Assumptions and Diagnostics
ANOVA assumes normality within groups and homogeneity of variance across groups. Pingouin makes testing these assumptions straightforward.
# Test normality for each group
normality = pg.normality(data=posthoc_data, dv='value', group='group')
print(normality)
# Test homogeneity of variance (Levene's test)
homoscedasticity = pg.homoscedasticity(data=posthoc_data, dv='value', group='group')
print(homoscedasticity)
When assumptions are violated, consider alternatives:
# Welch's ANOVA - robust to unequal variances
welch = pg.welch_anova(data=posthoc_data, dv='value', between='group')
print(welch)
# Non-parametric alternative: Kruskal-Wallis
kruskal = pg.kruskal(data=posthoc_data, dv='value', between='group')
print(kruskal)
A practical workflow combines these checks:
def robust_anova(data, dv, between, alpha=0.05):
"""Perform ANOVA with automatic assumption checking."""
# Check normality
norm = pg.normality(data, dv=dv, group=between)
normality_ok = norm['pval'].min() > alpha
# Check homoscedasticity
homo = pg.homoscedasticity(data, dv=dv, group=between)
variance_ok = homo['pval'].values[0] > alpha
if normality_ok and variance_ok:
print("Assumptions met: using standard ANOVA")
return pg.anova(data, dv=dv, between=between)
elif normality_ok and not variance_ok:
print("Unequal variances: using Welch's ANOVA")
return pg.welch_anova(data, dv=dv, between=between)
else:
print("Non-normal data: using Kruskal-Wallis")
return pg.kruskal(data, dv=dv, between=between)

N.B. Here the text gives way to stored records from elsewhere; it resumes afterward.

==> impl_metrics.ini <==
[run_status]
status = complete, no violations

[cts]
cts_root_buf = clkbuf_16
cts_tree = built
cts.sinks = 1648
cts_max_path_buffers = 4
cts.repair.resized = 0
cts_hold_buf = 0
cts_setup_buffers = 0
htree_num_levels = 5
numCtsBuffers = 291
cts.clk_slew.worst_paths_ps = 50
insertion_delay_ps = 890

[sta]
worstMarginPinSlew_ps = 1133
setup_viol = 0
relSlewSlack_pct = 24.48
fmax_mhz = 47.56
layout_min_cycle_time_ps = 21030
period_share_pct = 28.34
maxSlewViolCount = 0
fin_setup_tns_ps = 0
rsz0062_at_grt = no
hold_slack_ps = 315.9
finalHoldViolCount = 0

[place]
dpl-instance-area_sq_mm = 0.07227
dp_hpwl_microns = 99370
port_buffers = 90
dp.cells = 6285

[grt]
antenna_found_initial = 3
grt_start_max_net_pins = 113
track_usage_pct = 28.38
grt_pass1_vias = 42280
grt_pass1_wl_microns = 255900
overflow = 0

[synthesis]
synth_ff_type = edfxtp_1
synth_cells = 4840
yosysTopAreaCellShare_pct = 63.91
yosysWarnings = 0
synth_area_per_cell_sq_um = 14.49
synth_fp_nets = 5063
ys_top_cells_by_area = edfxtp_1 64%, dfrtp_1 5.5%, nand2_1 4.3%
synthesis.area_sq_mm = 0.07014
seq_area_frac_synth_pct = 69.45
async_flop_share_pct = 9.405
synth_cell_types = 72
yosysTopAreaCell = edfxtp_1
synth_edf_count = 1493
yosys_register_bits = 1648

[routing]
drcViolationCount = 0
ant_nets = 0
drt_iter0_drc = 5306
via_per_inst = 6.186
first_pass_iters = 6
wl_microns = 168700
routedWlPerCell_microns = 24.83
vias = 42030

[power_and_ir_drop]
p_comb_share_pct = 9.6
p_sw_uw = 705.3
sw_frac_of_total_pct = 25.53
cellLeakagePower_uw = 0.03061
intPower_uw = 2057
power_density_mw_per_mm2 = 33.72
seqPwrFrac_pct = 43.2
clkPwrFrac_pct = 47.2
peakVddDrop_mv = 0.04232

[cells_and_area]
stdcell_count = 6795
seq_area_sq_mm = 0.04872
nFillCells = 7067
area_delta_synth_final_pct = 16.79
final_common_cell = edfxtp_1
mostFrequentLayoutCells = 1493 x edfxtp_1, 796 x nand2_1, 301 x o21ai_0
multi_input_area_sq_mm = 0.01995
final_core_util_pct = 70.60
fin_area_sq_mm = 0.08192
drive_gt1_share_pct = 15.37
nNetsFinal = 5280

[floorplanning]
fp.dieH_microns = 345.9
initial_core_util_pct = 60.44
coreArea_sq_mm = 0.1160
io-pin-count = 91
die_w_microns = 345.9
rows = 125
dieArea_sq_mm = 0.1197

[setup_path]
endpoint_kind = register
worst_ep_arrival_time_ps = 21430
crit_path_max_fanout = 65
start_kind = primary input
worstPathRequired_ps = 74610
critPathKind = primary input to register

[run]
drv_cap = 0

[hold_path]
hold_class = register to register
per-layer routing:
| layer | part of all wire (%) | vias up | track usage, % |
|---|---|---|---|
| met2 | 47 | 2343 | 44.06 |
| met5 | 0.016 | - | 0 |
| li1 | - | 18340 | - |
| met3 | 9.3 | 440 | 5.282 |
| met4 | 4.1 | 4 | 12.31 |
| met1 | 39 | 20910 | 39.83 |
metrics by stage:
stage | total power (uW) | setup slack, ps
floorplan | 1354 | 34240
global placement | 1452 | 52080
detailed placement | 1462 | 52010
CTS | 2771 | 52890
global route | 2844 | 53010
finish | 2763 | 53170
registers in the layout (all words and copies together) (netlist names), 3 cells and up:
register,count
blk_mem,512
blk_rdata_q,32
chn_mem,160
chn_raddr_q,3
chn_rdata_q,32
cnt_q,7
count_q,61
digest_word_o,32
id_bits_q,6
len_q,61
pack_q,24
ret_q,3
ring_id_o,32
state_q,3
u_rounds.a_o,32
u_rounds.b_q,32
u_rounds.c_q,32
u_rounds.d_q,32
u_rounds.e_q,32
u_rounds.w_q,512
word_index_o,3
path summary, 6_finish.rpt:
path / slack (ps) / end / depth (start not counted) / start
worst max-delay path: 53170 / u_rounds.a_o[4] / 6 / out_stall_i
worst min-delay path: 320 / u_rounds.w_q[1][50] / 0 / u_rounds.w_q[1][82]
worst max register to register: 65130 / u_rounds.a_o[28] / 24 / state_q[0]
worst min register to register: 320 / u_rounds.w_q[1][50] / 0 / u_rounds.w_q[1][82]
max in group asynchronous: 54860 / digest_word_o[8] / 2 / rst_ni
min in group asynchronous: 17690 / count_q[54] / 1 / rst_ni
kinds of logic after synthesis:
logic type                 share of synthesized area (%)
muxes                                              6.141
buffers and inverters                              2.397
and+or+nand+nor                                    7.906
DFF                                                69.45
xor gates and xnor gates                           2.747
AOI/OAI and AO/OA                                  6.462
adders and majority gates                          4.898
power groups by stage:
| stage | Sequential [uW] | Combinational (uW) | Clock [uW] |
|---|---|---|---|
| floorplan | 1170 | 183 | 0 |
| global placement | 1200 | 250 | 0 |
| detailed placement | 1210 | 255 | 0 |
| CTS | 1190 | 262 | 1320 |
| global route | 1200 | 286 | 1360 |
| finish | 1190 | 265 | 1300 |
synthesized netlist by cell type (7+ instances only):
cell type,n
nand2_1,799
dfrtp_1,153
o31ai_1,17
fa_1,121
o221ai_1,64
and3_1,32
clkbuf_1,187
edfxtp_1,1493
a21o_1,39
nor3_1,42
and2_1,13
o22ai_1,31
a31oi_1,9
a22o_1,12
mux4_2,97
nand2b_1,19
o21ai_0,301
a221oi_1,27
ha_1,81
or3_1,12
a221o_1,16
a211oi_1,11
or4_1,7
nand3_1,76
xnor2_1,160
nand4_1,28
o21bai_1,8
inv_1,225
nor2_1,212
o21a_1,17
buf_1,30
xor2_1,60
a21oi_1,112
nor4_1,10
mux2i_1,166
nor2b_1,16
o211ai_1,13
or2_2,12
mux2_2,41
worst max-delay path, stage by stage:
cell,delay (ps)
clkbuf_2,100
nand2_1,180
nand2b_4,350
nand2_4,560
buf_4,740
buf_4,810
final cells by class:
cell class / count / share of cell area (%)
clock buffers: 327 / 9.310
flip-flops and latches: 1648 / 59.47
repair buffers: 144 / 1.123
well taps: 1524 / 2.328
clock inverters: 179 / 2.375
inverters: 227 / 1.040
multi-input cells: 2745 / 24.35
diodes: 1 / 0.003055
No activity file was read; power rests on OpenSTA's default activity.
`config.mk`:
```
export PLATFORM = sky130hd
export DESIGN_NAME = cssa_ram
export DESIGN_NICKNAME = d
export VERILOG_FILES = /design/src/sv/cssa_ram.sv
export SDC_FILE = /design/constraint.sdc
export NUM_CORES = 1
export LEC_CHECK = 0
export BUFFER_PORTS_ARGS = -buffer_cell sky130_fd_sc_hd__buf_2
export CELL_PAD_IN_SITES_DETAIL_PLACEMENT = 0
export CELL_PAD_IN_SITES_GLOBAL_PLACEMENT = 2
export CORE_MARGIN = 2
export CORE_UTILIZATION = 35
export CTS_CLUSTER_DIAMETER = 200
export DETAILED_ROUTE_END_ITERATION = 8
export GPL_TIMING_DRIVEN = 0
export PLACE_DENSITY_LB_ADDON = 0.2
export SYNTH_ARGS = -nofsm -noshare
export SYNTH_HDL_FRONTEND = slang
export SYNTH_SLANG_ARGS = --single-unit
```
`constraint.sdc`:
```
create_clock -name clk -period 3.6 [get_ports clk]
set_input_delay 0.72 -clock clk [delete_from_list [all_inputs] [get_ports clk]]
set_output_delay 0.72 -clock clk [all_outputs]
set_load 0.02 [all_outputs]
```
`src/sv/cssa_ram.sv`:
```
module cssa_ram #(
  parameter int WIDTH = 8,
  parameter int DEPTH = 16
) (
  input  logic                     clk,
  input  logic                     we,
  input  logic [$clog2(DEPTH)-1:0] waddr,
  input  logic [WIDTH-1:0]         wdata,
  input  logic                     re,
  input  logic [$clog2(DEPTH)-1:0] raddr,
  output logic [WIDTH-1:0]         rdata
);

  logic [WIDTH-1:0] mem [DEPTH];

  // One write port and one read port with registered read data.
  always_ff @(posedge clk) begin
    if (we) begin
      mem[waddr] <= wdata;
    end
    if (re) begin
      rdata <= mem[raddr];
    end
  end

endmodule

```
==> metrics.md <==
| Metric | Value |
|---|---|
| Seq/Total Area, Yosys | `0.7812` |
| Worst-path fanout max | `8` |
| Worst-path clk slew | `~0.050 ns` |
| GR Overflow Total | `0` |
| Placer congestion estimate | `slightly below 0.7` |
| Layout cells sized above 1 | `0.2762` |
| Hold Crit Class | `in -> reg` |
| Final setup TNS | `0 ns` |
| Global-route wire length before repair | `15.57 mm` |
| Area of the multi-input gates | `around 1100 um2` |
| Die X | `between 100 and 150 um` |
| Syn Inst Count | `229` |
| CP peak stage delay | `1.09 ns` |
| Hold buffers post-CTS | `0` |
| Num Clock Sinks | `approximately 140` |
| Ant. Diodes | `0` |
| R2R Path Start | `mem[1][3]` |
| Top cell type's share of synthesized area | `0.7812` |
| Dpl hpwl | `about 6.7 mm` |
| Synthesis-to-finish area growth | `17.21%` |
| Fillers | `~1300` |
| Final worst path period share | `0.6808` |
| Port Buffers | `25` |
| Commonest cells post-synth | `edfxtp_1, mux4_2, a22oi_1, mux4_1, nor2_1` |
| Kind of critical path | `in -> reg` |
| CP top delay family | `simple AND/OR/NAND/NOR gates` |
| Fin crit period | `between 2 and 2.5 ns` |
| Final hold violation count | `0` |
| Most numerous cell in the Yosys netlist | `edfxtp_1` |
| Routed WL | `10.40 mm` |
| Via count of the routed design | `~2400` |
| Starting Density | `0.3583` |
| Synthesized netlist net count | `approximately 250` |
| LEAKAGE | `slightly above 2 nW` |
| Max-capacitance violation count | `0` |
| Req. time, crit path | `3.61 ns` |
| # setup viols final | `0` |
| Cell taking the most area after synthesis | `edfxtp_1` |
| Startpoint types | `input port` |
| Mapped Area | `approximately 5200 um2` |
| Worst-skew pair later-pin latency | `0.40 ns` |
| Die Footprint | `about 16000 um2` |
| Global Route Usage Sum | `0.1416` |
| WL per Instance | `22.12 um` |
| First-pass iteration count of the detailed router | `4` |
| Antenna Nets Post-Route | `0` |
| Core area | `around 15000 um2` |
| Crit-path cells | `buf_2 -> or3b_2 -> nor3_1` |
| Hold path startpoint | `re` |
| Synth Register Bits | `136` |
| Ports | `27` |
| Critical path data arrival time | `2.46 ns` |
| R2r setup slk | `2.02 ns` |
| Dominant synthesized flop cell | `edfxtp_1` |
| FF-to-FF End | `rdata[3]` |
| Synth top area cells | `edfxtp_1, mux4_2, mux4_1, a22oi_1, nor2_1` |
| CTS H-tree depth | `4` |
| Cts repair resizes | `0` |
| Slew @ Worst Pin | `around 1.4 ns` |
| Initial antenna violation count | `0` |
| Synth Warn # | `0` |
| Post-CTS Setup Bufs | `0` |
| CP Buf/Inv Count | `1` |
| Die height | `126.2 um` |
| TritonCTS buffer count | `17` |
| Reg2reg path depth | `3` |
| Clock skew | `around 0.0037 ns` |
| Crit. End Element | `flop` |
| Async set-or-reset flop fraction in the synthesized netlist | `0` |
| Vias in the first global route | `between 2000 and 2500` |
| Outcome | `finished, final reports clean` |
| Root Driver | `clkbuf_16` |
| Nets | `between 200 and 300` |
| Largest net degree at the start of global routing | `17` |
| Hold Slack | `roughly 0.66 ns` |
| Clk buf depth | `2` |
| PwrDens | `580.0 nW/um2` |
| CTS tree | `yes` |
| Rows | `44` |
| Top achievable clock speed | `a little over 400 MHz` |
| Slew HR | `0.05360` |
| Syn_area_per_cell | `22.83 um2` |
| Drc violations | `0` |
| Max VDD drop | `0.3287 mV` |
| Unique masters post-synth | `18` |
| RSZ-0062 raised after global routing | `false` |
| End of the worst hold path | `rdata[2]` |
| Slowest stage cell, crit path | `nor3_1` |
| Hold path depth | `1` |
| Post-synth EDFFs | `136` |
| Max Transition Viols Final | `0` |
| DRT iter0 DRCs | `around 210` |
| Register Area | `around 4100 um2` |
| Post-DR vias/cell | `~5` |
File: config.mk
export PLATFORM = sky130hd
export DESIGN_NAME = cts_ctrl
export DESIGN_NICKNAME = d
export VERILOG_FILES = /design/src/rtl/cts_pkg.sv /design/src/rtl/cts_ctrl.sv
export SDC_FILE = /design/constraint.sdc
export NUM_CORES = 1
export LEC_CHECK = 0
export BUFFER_PORTS_ARGS = -buffer_cell sky130_fd_sc_hd__buf_2
export CAP_MARGIN = 30
export CORE_UTILIZATION = 32
export DETAILED_ROUTE_END_ITERATION = 12
export MAX_ROUTING_LAYER = met4
export SLEW_MARGIN = 20
export SYNTH_ARGS = -nofsm -noshare
export SYNTH_HDL_FRONTEND = slang
export SYNTH_SLANG_ARGS = --single-unit
File: constraint.sdc
create_clock -name clk -period 2.3 [get_ports clk]
set_clock_uncertainty 0.15 [all_clocks]
set_input_delay 0.23 -clock clk [delete_from_list [all_inputs] [get_ports clk]]
set_output_delay 0.23 -clock clk [all_outputs]
set_load 0.03 [all_outputs]
**src/rtl/core/bdq_pkg.sv**
```systemverilog
// Package for the bounded deque: sizes, request and status codes, FSM states,
// inter-module structs and the ring index helper.
// No dependencies.
`default_nettype none
package bdq_pkg;

  localparam int DEPTH = 16;
  localparam int IDXW  = (DEPTH > 1) ? $clog2(DEPTH) : 1;
  localparam int CNTW  = $clog2(DEPTH + 1);
  localparam int DATAW = 32;
  localparam int REQW  = 3;
  localparam int ECW   = 5;
  localparam int STW   = 2;

  typedef enum logic [REQW-1:0] {
    REQ_PUSH_BACK  = 3'd0,
    REQ_POP_BACK   = 3'd1,
    REQ_PUSH_FRONT = 3'd2,
    REQ_POP_FRONT  = 3'd3,
    REQ_DELETE     = 3'd4
  } req_code_t;

  typedef enum logic [STW-1:0] {
    STAT_OK        = 2'd0,
    STAT_EMPTY     = 2'd1,
    STAT_FULL      = 2'd2,
    STAT_NOT_FOUND = 2'd3
  } status_t;

  typedef enum logic [2:0] {
    S_IDLE,
    S_POP,
    S_DCMP,
    S_SHRD,
    S_SHWR,
    S_RESP
  } state_t;

  typedef struct packed {
    logic             wr_en;
    logic [IDXW-1:0]  wr_addr;
    logic [DATAW-1:0] wr_data;
    logic             rd_en;
    logic [IDXW-1:0]  rd_addr;
  } mem_req_t;

  typedef struct packed {
    logic signed [DATAW-1:0] popped_value;
    logic [ECW-1:0]          entry_count;
    status_t                 status;
  } result_t;

  // Ring slot that lies off places behind base; the sum stays below 2*DEPTH.
  function automatic logic [IDXW-1:0] slot_add(input logic [IDXW-1:0] base,
                                               input logic [CNTW-1:0] off);
    logic [IDXW:0] sum;
    sum = (IDXW+1)'(base) + (IDXW+1)'(off);
    if (sum >= (IDXW+1)'(DEPTH)) begin
      sum = sum - (IDXW+1)'(DEPTH);
    end
    return sum[IDXW-1:0];
  endfunction

endpackage
`default_nettype wire

```
**src/rtl/core/bdq_ifs.sv**
```systemverilog
// Valid/ready channel interfaces for the deque request and result beats.
// Depends on bdq_pkg.
`default_nettype none
interface bdq_req_if;
  logic                             valid;
  logic                             ready;
  logic [bdq_pkg::REQW-1:0]         req_type;
  logic signed [bdq_pkg::DATAW-1:0] item_value;

  modport source(output valid, output req_type, output item_value, input ready);
  modport sink(input valid, input req_type, input item_value, output ready);
endinterface

interface bdq_rsp_if;
  logic                             valid;
  logic                             ready;
  logic signed [bdq_pkg::DATAW-1:0] popped_value;
  logic [bdq_pkg::ECW-1:0]          entry_count;
  logic [bdq_pkg::STW-1:0]          status;

  modport source(output valid, output popped_value, output entry_count,
                 output status, input ready);
  modport sink(input valid, input popped_value, input entry_count,
               input status, output ready);
endinterface
`default_nettype wire

```
**src/rtl/core/bdq_store.sv**
```systemverilog
// Ring entry store: one write port, one read port with registered read data.
// Depends on bdq_pkg.
`default_nettype none
module bdq_store (
  input  wire logic                         clk,
  input  wire bdq_pkg::mem_req_t            mem_req,
  output logic [bdq_pkg::DATAW-1:0]         rd_data
);

  logic [bdq_pkg::DATAW-1:0] mem [bdq_pkg::DEPTH];

  always_ff @(posedge clk) begin
    if (mem_req.wr_en) begin
      mem[mem_req.wr_addr] <= mem_req.wr_data;
    end
  end

  always_ff @(posedge clk) begin
    if (mem_req.rd_en) begin
      rd_data <= mem[mem_req.rd_addr];
    end
  end

endmodule
`default_nettype wire

```
**src/rtl/core/bdq_ctrl.sv**
```systemverilog
// Deque sequencer: front/count registers, request decode, delete scan and
// compaction over the ring store. Depends on bdq_pkg.
`default_nettype none
module bdq_ctrl (
  input  wire logic                           clk,
  input  wire logic                           rst_n,
  input  wire logic                           in_valid,
  output logic                                in_ready,
  input  wire logic [bdq_pkg::REQW-1:0]       in_req_type,
  input  wire logic [bdq_pkg::DATAW-1:0]      in_item_value,
  output bdq_pkg::mem_req_t                   mem_req,
  input  wire logic [bdq_pkg::DATAW-1:0]      rd_data,
  output logic                                res_valid,
  input  wire logic                           res_ready,
  output bdq_pkg::result_t                    res
);

  bdq_pkg::state_t                 state_r, state_nxt;
  logic [bdq_pkg::IDXW-1:0]        front_r, front_nxt;
  logic [bdq_pkg::CNTW-1:0]        count_r, count_nxt;
  logic [bdq_pkg::CNTW-1:0]        idx_r, idx_nxt;
  logic [bdq_pkg::DATAW-1:0]       val_r, val_nxt;
  logic [bdq_pkg::DATAW-1:0]       pop_r, pop_nxt;
  bdq_pkg::status_t                stat_r, stat_nxt;
  logic                            is_full;
  logic                            is_empty;
  logic [bdq_pkg::CNTW-1:0]        idx_inc;

  assign is_full  = (count_r == bdq_pkg::CNTW'(bdq_pkg::DEPTH));
  assign is_empty = (count_r == '0);
  assign idx_inc  = idx_r + bdq_pkg::CNTW'(1);

  always_ff @(posedge clk) begin
    if (!rst_n) begin
      state_r <= bdq_pkg::S_IDLE;
      front_r <= '0;
      count_r <= '0;
    end else begin
      state_r <= state_nxt;
      front_r <= front_nxt;
      count_r <= count_nxt;
    end
  end

  always_ff @(posedge clk) begin
    idx_r  <= idx_nxt;
    val_r  <= val_nxt;
    pop_r  <= pop_nxt;
    stat_r <= stat_nxt;
  end

  always_comb begin
    state_nxt = state_r;
    front_nxt = front_r;
    count_nxt = count_r;
    idx_nxt   = idx_r;
    val_nxt   = val_r;
    pop_nxt   = pop_r;
    stat_nxt  = stat_r;
    mem_req   = '0;
    in_ready  = 1'b0;
    res_valid = 1'b0;

    unique case (state_r)
      bdq_pkg::S_IDLE: begin
        in_ready = 1'b1;
        if (in_valid) begin
          val_nxt   = in_item_value;
          pop_nxt   = '0;
          stat_nxt  = bdq_pkg::STAT_OK;
          idx_nxt   = '0;
          state_nxt = bdq_pkg::S_RESP;
          unique case (in_req_type)
            bdq_pkg::REQ_PUSH_BACK: begin
              if (is_full) begin
                stat_nxt = bdq_pkg::STAT_FULL;
              end else begin
                mem_req.wr_en   = 1'b1;
                mem_req.wr_addr = bdq_pkg::slot_add(front_r, count_r);
                mem_req.wr_data = in_item_value;
                count_nxt       = count_r + bdq_pkg::CNTW'(1);
              end
            end
            bdq_pkg::REQ_PUSH_FRONT: begin
              if (is_full) begin
                stat_nxt = bdq_pkg::STAT_FULL;
              end else begin
                front_nxt = (front_r == '0) ? bdq_pkg::IDXW'(bdq_pkg::DEPTH - 1)
                                            : front_r - bdq_pkg::IDXW'(1);
                mem_req.wr_en   = 1'b1;
                mem_req.wr_addr = front_nxt;
                mem_req.wr_data = in_item_value;
                count_nxt       = count_r + bdq_pkg::CNTW'(1);
              end
            end
            bdq_pkg::REQ_POP_BACK, bdq_pkg::REQ_POP_FRONT: begin
              if (is_empty) begin
                stat_nxt = bdq_pkg::STAT_EMPTY;
              end else begin
                mem_req.rd_en   = 1'b1;
                mem_req.rd_addr = (in_req_type == bdq_pkg::REQ_POP_FRONT) ? front_r :
                                  bdq_pkg::slot_add(front_r, count_r - bdq_pkg::CNTW'(1));
                idx_nxt   = (in_req_type == bdq_pkg::REQ_POP_FRONT) ? bdq_pkg::CNTW'(1)
                                                                    : '0;
                state_nxt = bdq_pkg::S_POP;
              end
            end
            bdq_pkg::REQ_DELETE: begin
              if (is_empty) begin
                stat_nxt = bdq_pkg::STAT_NOT_FOUND;
              end else begin
                mem_req.rd_en   = 1'b1;
                mem_req.rd_addr = front_r;
                state_nxt       = bdq_pkg::S_DCMP;
              end
            end
            default: ;
          endcase
        end
      end

      bdq_pkg::S_POP: begin
        // idx_r flags a front pop
        pop_nxt   = rd_data;
        count_nxt = count_r - bdq_pkg::CNTW'(1);
        if (idx_r[0]) begin
          front_nxt = bdq_pkg::slot_add(front_r, bdq_pkg::CNTW'(1));
        end
        state_nxt = bdq_pkg::S_RESP;
      end

      bdq_pkg::S_DCMP: begin
        if (rd_data == val_r) begin
          state_nxt = bdq_pkg::S_SHRD;
        end else if (idx_inc == count_r) begin
          stat_nxt  = bdq_pkg::STAT_NOT_FOUND;
          state_nxt = bdq_pkg::S_RESP;
        end else begin
          idx_nxt         = idx_inc;
          mem_req.rd_en   = 1'b1;
          mem_req.rd_addr = bdq_pkg::slot_add(front_r, idx_inc);
        end
      end

      bdq_pkg::S_SHRD: begin
        if (idx_inc < count_r) begin
          mem_req.rd_en   = 1'b1;
          mem_req.rd_addr = bdq_pkg::slot_add(front_r, idx_inc);
          state_nxt       = bdq_pkg::S_SHWR;
        end else begin
          count_nxt = count_r - bdq_pkg::CNTW'(1);
          state_nxt = bdq_pkg::S_RESP;
        end
      end

      bdq_pkg::S_SHWR: begin
        // move the entry one slot toward the front
        mem_req.wr_en   = 1'b1;
        mem_req.wr_addr = bdq_pkg::slot_add(front_r, idx_r);
        mem_req.wr_data = rd_data;
        idx_nxt         = idx_inc;
        state_nxt       = bdq_pkg::S_SHRD;
      end

      bdq_pkg::S_RESP: begin
        res_valid = 1'b1;
        if (res_ready) begin
          state_nxt = bdq_pkg::S_IDLE;
        end
      end

      default: state_nxt = bdq_pkg::S_IDLE;
    endcase
  end

  assign res.popped_value = pop_r;
  assign res.entry_count  = bdq_pkg::ECW'(count_r);
  assign res.status       = stat_r;

endmodule
`default_nettype wire

```
**src/rtl/core/bounded_deque_with_delete_top.sv**
```systemverilog
// Bounded deque with delete-first-match: top level with result output register.
// Path, accept to out beat: push, empty pop and unknown codes pass S_IDLE, S_RESP and the output
// register; a pop adds S_POP; delete adds S_DCMP per entry scanned and, on a hit, S_SHRD and
// S_SHWR per entry moved, then a final S_SHRD. One request in flight: it holds the sequencer
// until the output register (empty or out_rsp.ready) takes its reply. Reset (rst_n low, synchronous):
// queue empty, front at slot 0; store contents are kept and never read before written.
`default_nettype none
module bounded_deque_with_delete_top (
  input  wire logic  clk,
  input  wire logic  rst_n,
  bdq_req_if.sink    in_req,
  bdq_rsp_if.source  out_rsp
);

  bdq_pkg::mem_req_t          mem_req;
  logic [bdq_pkg::DATAW-1:0]  rd_data;
  logic                       res_valid;
  logic                       res_ready;
  bdq_pkg::result_t           res;
  logic                       out_valid_r;
  bdq_pkg::result_t           out_data_r;

  bdq_store u_store (
    .clk     (clk),
    .mem_req (mem_req),
    .rd_data (rd_data)
  );

  bdq_ctrl u_ctrl (
    .clk           (clk),
    .rst_n         (rst_n),
    .in_valid      (in_req.valid),
    .in_ready      (in_req.ready),
    .in_req_type   (in_req.req_type),
    .in_item_value (in_req.item_value),
    .mem_req       (mem_req),
    .rd_data       (rd_data),
    .res_valid     (res_valid),
    .res_ready     (res_ready),
    .res           (res)
  );

  assign res_ready = !out_valid_r || out_rsp.ready;

  always_ff @(posedge clk) begin
    if (!rst_n) begin
      out_valid_r <= 1'b0;
    end else if (res_ready) begin
      out_valid_r <= res_valid;
    end
  end

  always_ff @(posedge clk) begin
    if (res_ready && res_valid) begin
      out_data_r <= res;
    end
  end

  assign out_rsp.valid        = out_valid_r;
  assign out_rsp.popped_value = out_data_r.popped_value;
  assign out_rsp.entry_count  = out_data_r.entry_count;
  assign out_rsp.status       = out_data_r.status;

endmodule
`default_nettype wire
```
**src/flat_wrapper.sv**
```systemverilog
// flat-port wrapper written by rule: the top's interface ports become plain ports
module bounded_deque_with_delete_top_flat 
  (clk, rst_n, in_req_valid, in_req_req_type, in_req_item_value, in_req_ready, out_rsp_valid, out_rsp_popped_value, out_rsp_entry_count, out_rsp_status, out_rsp_ready);
  bdq_req_if in_req_i ();
  bdq_rsp_if out_rsp_i ();
  input  wire logic clk;
  input  wire logic rst_n;
  input wire logic [$bits(in_req_i.valid)-1:0] in_req_valid;
  input wire logic [$bits(in_req_i.req_type)-1:0] in_req_req_type;
  input wire logic [$bits(in_req_i.item_value)-1:0] in_req_item_value;
  output wire logic [$bits(in_req_i.ready)-1:0] in_req_ready;
  output wire logic [$bits(out_rsp_i.valid)-1:0] out_rsp_valid;
  output wire logic [$bits(out_rsp_i.popped_value)-1:0] out_rsp_popped_value;
  output wire logic [$bits(out_rsp_i.entry_count)-1:0] out_rsp_entry_count;
  output wire logic [$bits(out_rsp_i.status)-1:0] out_rsp_status;
  input wire logic [$bits(out_rsp_i.ready)-1:0] out_rsp_ready;
  assign in_req_i.valid = in_req_valid;
  assign in_req_i.req_type = in_req_req_type;
  assign in_req_i.item_value = in_req_item_value;
  assign in_req_ready = in_req_i.ready;
  assign out_rsp_valid = out_rsp_i.valid;
  assign out_rsp_popped_value = out_rsp_i.popped_value;
  assign out_rsp_entry_count = out_rsp_i.entry_count;
  assign out_rsp_status = out_rsp_i.status;
  assign out_rsp_i.ready = out_rsp_ready;
  bounded_deque_with_delete_top u_core (.clk(clk), .rst_n(rst_n), .in_req(in_req_i), .out_rsp(out_rsp_i));
endmodule
```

result = robust_anova(posthoc_data, 'value', 'group')
print(result)
Pingouin transforms ANOVA from a multi-step process requiring careful coordination of different functions into a streamlined workflow. The pandas-native design means results integrate naturally with your data analysis pipeline, and the comprehensive output eliminates the need to manually compute effect sizes or hunt for degrees of freedom across multiple objects. For anyone doing statistical analysis in Python, it deserves serious consideration as your primary tool.